MLB statistics (through August 19, 2026)
- Win–loss record: 0–1
- Earned run average: 7.98
- Strikeouts: 6
- Stats at Baseball Reference

Teams
- Toronto Blue Jays (2026); Athletics (2026–present);

= Hayden Juenger =

American baseball player (born 2000)

Hayden Michael Juenger (born August 9, 2000) is an American professional baseball pitcher for the Athletics of Major League Baseball (MLB). He has previously played in MLB for the Toronto Blue Jays.

==Amateur career==
Juenger attended O'Fallon Township High School in O'Fallon, Illinois and played college baseball at Missouri State University. In summer 2019, he played for the Mankato MoonDogs of the Northwoods League.

==Professional career==
===Toronto Blue Jays===
The Toronto Blue Jays selected Juenger in the sixth round of the 2021 Major League Baseball draft. Juenger made his professional debut with the Vancouver Canadians. In 11 games, he had a 2–0 win–loss record, 2.70 earned run average (ERA), and 34 strikeouts over 20 innings pitched.

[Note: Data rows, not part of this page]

`config.mk`:
```
export PLATFORM = sky130hd
export DESIGN_NAME = zshf_top
export DESIGN_NICKNAME = d
export VERILOG_FILES = /design/src/core/zshf_pkg.sv /design/src/core/zshf_axis_if.sv /design/src/core/zshf_engine.sv /design/src/core/zshf_top.sv
export SDC_FILE = /design/constraint.sdc
export NUM_CORES = 1
export LEC_CHECK = 0
export BUFFER_PORTS_ARGS = -buffer_cell sky130_fd_sc_hd__buf_2
export CAP_MARGIN = 15
export CORE_AREA = 2 2 263 265
export DETAILED_ROUTE_END_ITERATION = 8
export DIE_AREA = 0 0 265 267
export PLACE_DENSITY = 0.47
export SYNTH_ARGS = -nofsm -noshare
export SYNTH_HDL_FRONTEND = slang
export SYNTH_SLANG_ARGS = --single-unit
export TNS_END_PERCENT = 5
```
`constraint.sdc`:
```
create_clock -name clk -period 10.7 [get_ports clk]
set_input_delay 0 -clock clk [delete_from_list [all_inputs] [get_ports clk]]
set_output_delay 0 -clock clk [all_outputs]
set_load 0.005 [all_outputs]
```
`src/core/zshf_pkg.sv`:
```
// shared constants for the zero-speed hold flag block
package zshf_pkg;
   localparam int ZSHF_AXES = 32;
   localparam logic [3:0] ZSHF_VAR_FULL = 4'h0;  // 32 axes
   localparam logic [3:0] ZSHF_VAR_MID = 4'h1;   // 16 axes
   localparam logic [3:0] ZSHF_VAR_SMALL = 4'h2; // 8 axes
   localparam int ZSHF_AXES_MID = 16;
   localparam int ZSHF_AXES_SMALL = 8;
   // data-register map, in word numbers
   localparam int ZSHF_MON_BASE = 0;
   localparam int ZSHF_MON_WORDS = 20;
   localparam int ZSHF_CHG_BASE = 640;
   localparam int ZSHF_CHG_WORDS = 2;
   localparam int ZSHF_CMD_BASE = 704;
   localparam int ZSHF_CMD_WORDS = 54;
   localparam int ZSHF_GAP_WORDS = 42;
   localparam int ZSHF_USER_BASE = ZSHF_CMD_BASE + ZSHF_CMD_WORDS + ZSHF_GAP_WORDS;
   // apb register byte offsets
   localparam logic [11:0] ZSHF_OFF_ZERO = 12'h000;
   localparam logic [11:0] ZSHF_OFF_LOOP = 12'h004;
   localparam logic [11:0] ZSHF_OFF_LCMD = 12'h008;
   localparam logic [11:0] ZSHF_OFF_VAR = 12'h00c;
   localparam logic [11:0] ZSHF_OFF_MAP = 12'h010;
   localparam logic [31:0] ZSHF_RST_WORD = 32'h0000_0000;
   typedef enum logic [1:0] {ZSHF_AREA_MON, ZSHF_AREA_CHG, ZSHF_AREA_CMD, ZSHF_AREA_NONE}
      zshf_area_t;
endpackage

```
`src/core/zshf_axis_if.sv`:
```
// per-axis event bundle between the top and the flag engine
`timescale 1ns/1ns
`default_nettype none
interface zshf_axis_if #(parameter int AXES = 32);
   logic [AXES-1:0] zero_req;
   logic [AXES-1:0] spd_req;
   logic [AXES-1:0] stop_cause;
   logic [AXES-1:0] stop_done;
   logic [AXES-1:0] started;
   logic [AXES-1:0] inhibit;
   logic [AXES-1:0] follow_decel;
   logic [AXES-1:0] flag;
   modport src (output zero_req, spd_req, stop_cause, stop_done, started, inhibit,
      follow_decel, input flag);
   modport eng (input zero_req, spd_req, stop_cause, stop_done, started, inhibit,
      follow_decel, output flag);
endinterface
`default_nettype wire

```
`src/core/zshf_engine.sv`:
```
// zero-speed accept flag engine, one flag per axis
`timescale 1ns/1ns
`default_nettype none
module zshf_engine #(
   parameter int AXES = 32
) (
   input wire logic clk,
   input wire logic reset,
   zshf_axis_if.eng ax
);
   import zshf_pkg::*;
   logic [AXES-1:0] flag_reg;
   logic [AXES-1:0] flag_next;
   logic [AXES-1:0] accept;

   // accept only while started and either no blocking deceleration or a follow-up deceleration is under way
   always_comb begin
      accept = ax.zero_req & ax.started & (~ax.inhibit | ax.follow_decel); // [RULE_04] [RULE_07] [RULE_08]
      flag_next = flag_reg;
      // clears first so that a same-cycle accept wins over every clear except a stop cause
      flag_next = flag_next & ~(ax.spd_req & ~ax.zero_req); // [RULE_05] [RULE_01]
      flag_next = flag_next & ~ax.stop_cause; // [RULE_06]
      flag_next = flag_next & ~ax.stop_done; // [RULE_01]
      flag_next = flag_next | (accept & ~ax.stop_cause); // [RULE_01]
   end

   // flag holds while stopped as long as start-accept stays on
   always_ff @(posedge clk or posedge reset) begin
      if (reset) begin
         flag_reg <= '0;
      end else begin
         flag_reg <= flag_next & ax.started; // [RULE_02]
      end
   end

   assign ax.flag = flag_reg;

   chk_stop_clears_flag: assert property (@(posedge clk) disable iff (reset) // [RULE_06]
      (ax.stop_cause != '0) |=> ((flag_reg & $past(ax.stop_cause)) == '0))
      else $error("flag stayed on after stop cause");
   chk_inhibit_blocks_set: assert property (@(posedge clk) disable iff (reset) // [RULE_04]
      ((ax.zero_req & ax.inhibit & ~ax.follow_decel & ~flag_reg) != '0) |=>
      ((flag_reg & $past(ax.zero_req & ax.inhibit & ~ax.follow_decel & ~flag_reg)) == '0))
      else $error("inhibited zero request was accepted");
   chk_follow_sets_flag: assert property (@(posedge clk) disable iff (reset) // [RULE_08]
      ((ax.zero_req & ax.follow_decel & ax.started & ~ax.stop_cause) != '0) |=>
      ((flag_reg & $past(ax.zero_req & ax.follow_decel & ax.started & ~ax.stop_cause))
      == $past(ax.zero_req & ax.follow_decel & ax.started & ~ax.stop_cause)))
      else $error("follow-up zero request not accepted");
   chk_flag_needs_start: assert property (@(posedge clk) disable iff (reset) // [RULE_02]
      ((flag_reg & ~$past(ax.started)) == '0))
      else $error("flag on without start accept");
endmodule
`default_nettype wire

```
`src/core/zshf_top.sv`:
```
// zero-speed hold and loop-mode status block with apb registers
// What this block does
// RULE_01 - set flag on accepted zero/negative speed change; clear on speed change, stop
// RULE_02 - flag stays on while stopped if start-accept remains on
// RULE_03 - interpolation sets flags of all participating axes
// RULE_04 - zero request ignored after jog-release, handwheel, auto-decel, stop-cause decel
// RULE_05 - new speed change while decelerating to hold clears flag
// RULE_06 - any stop cause after acceptance clears flag
// RULE_07 - zero request after normal auto deceleration keeps flag off
// RULE_08 - zero request after follow-up auto deceleration start still sets flag
// RULE_09 - follow-up position change during hold does not restart motion
// RULE_10 - in virtual mode flag belongs to the virtual servo axis
// RULE_11 - loop-mode bit high for fully-closed, low for semi-closed loop
// RULE_12 - loop-change command switches amplifier; status reflects resulting mode
// RULE_13 - loop-mode bits one per axis, axis 1 lowest to axis 32
// RULE_14 - smaller variants treat only axes 1-16 or 1-8 as valid
// RULE_15 - twenty monitor words per axis for 32 axes from register zero
// RULE_16 - two control-change words per axis after the monitor area
// RULE_17 - fifty-four common command words then a forty-two word gap
//
// The implementer's own choices: the register addresses and the APB interface to the registers.
`timescale 1ns/1ns
`default_nettype none
module zshf_top #(
   parameter int AXES = zshf_pkg::ZSHF_AXES
) (
   input wire logic clk,
   input wire logic reset,
   // apb slave
   input wire logic psel,
   input wire logic penable,
   input wire logic pwrite,
   input wire logic [11:0] paddr,
   input wire logic [31:0] pwdata,
   output logic [31:0] prdata,
   output logic pready,
   output logic pslverr,
   // per-axis motion events from the motion core
   input wire logic [AXES-1:0] zero_req,
   input wire logic [AXES-1:0] spd_req,
   input wire logic [AXES-1:0] interp_grp,
   input wire logic [AXES-1:0] stop_cause,
   input wire logic [AXES-1:0] stop_done,
   input wire logic [AXES-1:0] start_accept_flag,
   input wire logic [AXES-1:0] jog_release_decel,
   input wire logic [AXES-1:0] handwheel_active,
   input wire logic [AXES-1:0] auto_decel,
   input wire logic [AXES-1:0] stop_decel,
   input wire logic [AXES-1:0] follow_decel,
   input wire logic [AXES-1:0] follow_pos_chg,
   input wire logic virtual_mode,
   input wire logic [AXES-1:0] virt_zero_req,
   // amplifier loop mode, from the servo link (asynchronous)
   input wire logic [AXES-1:0] amp_full_closed,
   // outputs
   output logic [AXES-1:0] zero_speed_accept_flag,
   output logic [AXES-1:0] loop_mode_status,
   output logic [AXES-1:0] loop_change_cmd,
   output logic [AXES-1:0] restart_req,
   // data-register map lookup
   input wire logic [15:0] dreg_addr,
   output logic [1:0] dreg_area,
   output logic [4:0] dreg_axis
);
   import zshf_pkg::*;

   ////////////////////////////////////////////////////////////////////////////
   // helpers

   // mask of axes that this variant implements
   function automatic logic [AXES-1:0] valid_mask(input logic [3:0] v);
      logic [AXES-1:0] m;
      m = '0;
      for (int i = 0; i < AXES; i++) begin
         if (v == ZSHF_VAR_MID) begin
            m[i] = (i < ZSHF_AXES_MID);
         end else if (v == ZSHF_VAR_SMALL) begin
            m[i] = (i < ZSHF_AXES_SMALL);
         end else begin
            m[i] = 1'b1;
         end
      end
      return m;
   endfunction

   // widen a per-axis vector to a 32-bit bus word
   function automatic logic [31:0] to_word(input logic [AXES-1:0] v);
      logic [31:0] w;
      w = '0;
      for (int i = 0; i < AXES && i < 32; i++) begin
         w[i] = v[i];
      end
      return w;
   endfunction

   ////////////////////////////////////////////////////////////////////////////
   // registers and variant masking

   logic [3:0] variant_reg;
   logic [AXES-1:0] lcmd_reg;
   logic [AXES-1:0] vmask;
   logic [AXES-1:0] amp_s1_reg;
   logic [AXES-1:0] amp_s2_reg;
   logic [AXES-1:0] loop_reg;

   assign vmask = valid_mask(variant_reg); // [RULE_14]

   ////////////////////////////////////////////////////////////////////////////
   // zero-speed request shaping

   logic [AXES-1:0] eff_zero;
   logic [AXES-1:0] grp_hit;
   logic [AXES-1:0] src_zero;
   zshf_axis_if #(.AXES(AXES)) axb ();

   // virtual mode takes requests for the virtual servo axis
   assign src_zero = virtual_mode ? virt_zero_req : zero_req; // [RULE_10]
   // a request on any axis of an interpolation group reaches every valid member
   assign grp_hit = ((src_zero & interp_grp) != '0) ? interp_grp : '0; // [RULE_03]
   assign eff_zero = (src_zero | grp_hit) & vmask;

   assign axb.zero_req = eff_zero;
   assign axb.spd_req = spd_req & vmask;
   assign axb.stop_cause = stop_cause;
   assign axb.stop_done = stop_done;
   assign axb.started = start_accept_flag & vmask;
   // blocking decelerations; follow-up decel is the exception handled in the engine
   assign axb.inhibit = jog_release_decel | handwheel_active | auto_decel | stop_decel; // [RULE_04]
   assign axb.follow_decel = follow_decel & ~jog_release_decel & ~handwheel_active
      & ~stop_decel; // [RULE_08]

   zshf_engine #(.AXES(AXES)) u_engine (
      .clk(clk),
      .reset(reset),
      .ax(axb)
   );

   ////////////////////////////////////////////////////////////////////////////
   // output flags and restart suppression

   // flag output is already a flop inside the engine; re-registered here for clean timing
   always_ff @(posedge clk or posedge reset) begin
      if (reset) begin
         zero_speed_accept_flag <= '0;
      end else begin
         zero_speed_accept_flag <= axb.flag; // [RULE_01]
      end
   end

   // a position change restarts only axes not held at zero speed
   always_ff @(posedge clk or posedge reset) begin
      if (reset) begin
         restart_req <= '0;
      end else begin
         restart_req <= follow_pos_chg & ~axb.flag & vmask; // [RULE_09]
      end
   end

   ////////////////////////////////////////////////////////////////////////////
   // loop mode: synchroniser, status and command

   // amplifier state comes from another domain, two flops before use
   always_ff @(posedge clk or posedge reset) begin
      if (reset) begin
         amp_s1_reg <= '0;
         amp_s2_reg <= '0;
      end else begin
         amp_s1_reg <= amp_full_closed;
         amp_s2_reg <= amp_s1_reg;
      end
   end

   // bit i is axis i+1, high means fully-closed
   always_ff @(posedge clk or posedge reset) begin
      if (reset) begin
         loop_reg <= '0;
         loop_mode_status <= '0;
      end else begin
         loop_reg <= amp_s2_reg & vmask; // [RULE_11] [RULE_13]
         loop_mode_status <= amp_s2_reg & vmask; // [RULE_12]
      end
   end

   // software's loop-change command drives the amplifiers
   always_ff @(posedge clk or posedge reset) begin
      if (reset) begin
         loop_change_cmd <= '0;
      end else begin
         loop_change_cmd <= lcmd_reg & vmask; // [RULE_12]
      end
   end

   ////////////////////////////////////////////////////////////////////////////
   // data-register map lookup

   logic [1:0] area_next;
   logic [4:0] axis_next;
   int unsigned a;

   // classify a word number into its area and owning axis
   always_comb begin
      a = 32'(dreg_addr);
      area_next = ZSHF_AREA_NONE;
      axis_next = 5'h00;
      if (a < ZSHF_MON_BASE + ZSHF_MON_WORDS * ZSHF_AXES) begin
         area_next = ZSHF_AREA_MON; // [RULE_15]
         axis_next = 5'((a - ZSHF_MON_BASE) / ZSHF_MON_WORDS);
      end else if (a >= ZSHF_CHG_BASE && a < ZSHF_CHG_BASE + ZSHF_CHG_WORDS * ZSHF_AXES) begin
         area_next = ZSHF_AREA_CHG; // [RULE_16]
         axis_next = 5'((a - ZSHF_CHG_BASE) / ZSHF_CHG_WORDS);
      end else if (a >= ZSHF_CMD_BASE && a < ZSHF_CMD_BASE + ZSHF_CMD_WORDS) begin
         area_next = ZSHF_AREA_CMD; // [RULE_17]
      end
   end

   always_ff @(posedge clk or posedge reset) begin
      if (reset) begin
         dreg_area <= ZSHF_AREA_NONE;
         dreg_axis <= 5'h00;
      end else begin
         dreg_area <= area_next;
         dreg_axis <= axis_next;
      end
   end

   ////////////////////////////////////////////////////////////////////////////
   // apb slave, no wait states: ready in the access phase

   logic setup_ok;
   logic wr_hit;
   logic rd_hit;
   logic known;
   logic [31:0] rd_next;

   assign setup_ok = psel && !penable;
   assign wr_hit = psel && penable && pwrite && pready;
   assign rd_hit = psel && !penable && !pwrite;

   // read mux, unmapped reads as zero with an error
   always_comb begin
      known = 1'b1;
      rd_next = ZSHF_RST_WORD;
      unique case (paddr)
         ZSHF_OFF_ZERO: rd_next = to_word(axb.flag);
         ZSHF_OFF_LOOP: rd_next = to_word(loop_reg);
         ZSHF_OFF_LCMD: rd_next = to_word(lcmd_reg);
         ZSHF_OFF_VAR: rd_next = {28'h0000000, variant_reg};
         ZSHF_OFF_MAP: rd_next = 32'(ZSHF_USER_BASE);
         default: known = 1'b0;
      endcase
   end

   // ready rises for the access cycle and drops after it
   always_ff @(posedge clk or posedge reset) begin
      if (reset) begin
         pready <= 1'b0;
         pslverr <= 1'b0;
         prdata <= ZSHF_RST_WORD;
      end else begin
         pready <= setup_ok;
         pslverr <= setup_ok && !known;
         if (rd_hit) begin
            prdata <= rd_next;
         end
      end
   end

   // writable registers
   always_ff @(posedge clk or posedge reset) begin
      if (reset) begin
         lcmd_reg <= '0;
         variant_reg <= ZSHF_VAR_FULL;
      end else if (wr_hit) begin
         if (paddr == ZSHF_OFF_LCMD) begin
            lcmd_reg <= pwdata[AXES-1:0]; // [RULE_12]
         end
         if (paddr == ZSHF_OFF_VAR) begin
            variant_reg <= pwdata[3:0]; // [RULE_14]
         end
      end
   end

   chk_loop_follows_amp: assert property (@(posedge clk) disable iff (reset) // [RULE_11]
      loop_mode_status == ($past(amp_s2_reg) & $past(vmask)))
      else $error("loop status does not follow amplifier");
   chk_variant_masks: assert property (@(posedge clk) disable iff (reset) // [RULE_14]
      (variant_reg == ZSHF_VAR_SMALL) |-> ((axb.flag & ~vmask) == '0 || $changed(variant_reg)
      || $changed($past(variant_reg))))
      else $error("flag set on invalid axis");
   chk_no_restart_held: assert property (@(posedge clk) disable iff (reset) // [RULE_09]
      (restart_req & $past(axb.flag)) == '0)
      else $error("restart while zero-speed hold");
   chk_apb_ready_once: assert property (@(posedge clk) disable iff (reset)
      (psel && !penable) |=> pready ##1 !pready)
      else $error("apb ready timing wrong");

   ////////////////////////////////////////////////////////////////////////////
   // map, masking, request shaping and command write checks

   // low word numbers always belong to the axis monitor area
   chk_map_monitor: assert property (@(posedge clk) disable iff (reset) // [RULE_15]
      (32'(dreg_addr) < ZSHF_CHG_BASE) |=> (dreg_area == ZSHF_AREA_MON))
      else $error("monitor word not classed as monitor");

   // the first monitor block is owned by the first axis
   chk_map_first_axis: assert property (@(posedge clk) disable iff (reset) // [RULE_15]
      (32'(dreg_addr) < ZSHF_MON_WORDS) |=> (dreg_axis == 5'h00))
      else $error("first monitor block not on first axis");

   // control-change words sit right after the monitor area
   chk_map_change: assert property (@(posedge clk) disable iff (reset) // [RULE_16]
      (32'(dreg_addr) >= ZSHF_CHG_BASE && 32'(dreg_addr) < ZSHF_CMD_BASE) |=>
      (dreg_area == ZSHF_AREA_CHG))
      else $error("control-change word misclassed");

   // common command words follow the control-change area
   chk_map_command: assert property (@(posedge clk) disable iff (reset) // [RULE_17]
      (32'(dreg_addr) >= ZSHF_CMD_BASE && 32'(dreg_addr) < ZSHF_CMD_BASE + ZSHF_CMD_WORDS)
      |=> (dreg_area == ZSHF_AREA_CMD))
      else $error("command word misclassed");

   // the unusable gap must never decode as a live area
   chk_map_gap: assert property (@(posedge clk) disable iff (reset) // [RULE_17]
      (32'(dreg_addr) >= ZSHF_CMD_BASE + ZSHF_CMD_WORDS && 32'(dreg_addr) < ZSHF_USER_BASE)
      |=> (dreg_area == ZSHF_AREA_NONE))
      else $error("gap word decoded as live area");

   // in virtual mode a real-axis request alone must not reach the engine
   chk_virt_source: assert property (@(posedge clk) disable iff (reset) // [RULE_10]
      (virtual_mode && virt_zero_req == '0) |-> (eff_zero == '0))
      else $error("real request used in virtual mode");

   // one member's request reaches every valid member of the group
   chk_interp_spread: assert property (@(posedge clk) disable iff (reset) // [RULE_03]
      ((src_zero & interp_grp) != '0) |-> ((eff_zero & interp_grp) == (interp_grp & vmask)))
      else $error("interpolation request not spread");

   // commands never reach axes that this variant lacks
   chk_cmd_masked: assert property (@(posedge clk) disable iff (reset) // [RULE_14]
      ((loop_change_cmd & ~$past(vmask)) == '0))
      else $error("loop command on invalid axis");

   // a completed write to the command register lands at once
   chk_lcmd_write: assert property (@(posedge clk) disable iff (reset) // [RULE_12]
      (psel && penable && pwrite && pready && paddr == ZSHF_OFF_LCMD) |=>
      (lcmd_reg == $past(pwdata[AXES-1:0])))
      else $error("loop command write lost");
endmodule
`default_nettype wire

```
==> results.cfg <==
[global_route]
grt_first_pass_wirelength_um = 130000
pin_count_of_the_biggest_net_entering_global_routing = 159
grt_overflow = 0
antenna_found_initial = 72
grt_usage_pct = 26.6
first_global_vias = 15700

[clocking]
postCtsSetupBuffers = 0
cts_root_buf = sky130_fd_sc_hd__clkbuf_16
tritoncts = built
cts.sink_count = 301
tritoncts.num_buffers = 38
clk_pin_slew_worst_paths_ns = 0.06
clk_latency_ns = 0.56
cts.repair.resized = 0
ctsHtreeMaxLevel = 2
hold_fix_buffer_count_after_cts = 196
maximum_count_of_clock_buffers_along_a_single_path = 3

[run]
max-cap-violations = 0

[place]
detailed_placer_s_ending_hpwl_um = 79900
globalplace.congestion = 0.975
dpl_worst_slack_ns = 1.81
port-buffer-count = 682

[timing]
setup_total_negative_slack_ns = 0
clock_skew_ns = 0.0139
maxSlewHeadroom_pct = 24.9
post-route-min-period_ns = 8.39
report.final.setup_viol = 0
clock.fmax_mhz = 119
finalHoldViolations = 0
drv_slew = 0
max_slew.worst_pin.slew_ns = 1.11
final_min_period_over_clock_period_pct = 78.4
grt_setup_unrepaired = no
finalWorstSetupSlack_ns = 2.31

[power_and_ir_drop]
cellPowerDensity_nw_per_um2 = 149
vdd_ir_max_uv = 115
leakage_nw = 10.8

[floorplanning]
initial_core_utilization_pct = 22.1
ios = 683
die-area_um2 = 70800
coreArea_um2 = 68000
die_h_um = 267
die_width_um = 265
std_cell_rows = 96

[logic_synthesis]
synth-seq-cells = 301
synth.yosys.seq_area_share_pct = 50.2
ys_dominant_reg_cell = sky130_fd_sc_hd__dfrtp_1
mappedNetlistNets = 1926
ys.warnings.count = 0
synthArstFlopShare_pct = 100
synth.cell_area_um2 = 15000
synth_edf_count = 0
synth_area_per_cell_um2 = 10.6
netlist-cell-type-count = 102
gate_count_post_synth = 1411

[worst_setup_path]
criticalPathCategory = input pin to flop
worstPathMaxFanout = 23
end_kind = flop
worst_path_dominant_cell_family = simple AND/OR/NAND/NOR gates
crit_buf_inv = 2
crit_cells = 28
max_stage_delay_ns = 0.68
worst_path_max_delay_cell = sky130_fd_sc_hd__nor2_1
cp_data_required_time_ns = 11.13
worstRegToRegCells = 6
start_kind = input pin
arrival_ns = 8.82

[drt]
num_vias = 16000
route.detailed.drc = 0
post_drt_via_cell_ratio = 5.01
drt_wl_total_um = 97500
drt_pass1_iterations = 7
avgRoutedWirePerCell_um = 30.4
first_iteration_detailed_routing_drc_count = 1350
antenna_violating_nets_post_route = 0

[min_path]
worst_hold_path.num_cells = 2
hold_class = input pin to flop

[finish]
final_nets = 2780
layout-drive-gt1-share_pct = 38.2
final.fill_count = 7155
syn2layout_area_growth_pct = 51.0

[outcome]
status = finished clean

Juenger was assigned to the Triple-A Buffalo Bisons to begin the 2026 season, where he posted a 1-2 record and 3.15 ERA with 23 strikeouts and three saves across his first 17 games. On May 30, 2026, Juenger was promoted to the major leagues for the first time. He made two appearances for the Blue Jays, recording a 13.50 ERA with no strikeouts over two innings of work. Juenger was designated for assignment by Toronto on June 23, following Shane Bieber's activation from the injured list.

===Athletics===
On June 27, 2026, Juenger was traded to the Athletics in exchange for Owen Carapellotti. On July 21, he was recalled from Triple-A Las Vegas and placed on the Athletics' active roster. He made his Athletics debut against the Arizona Diamondbacks on July 22.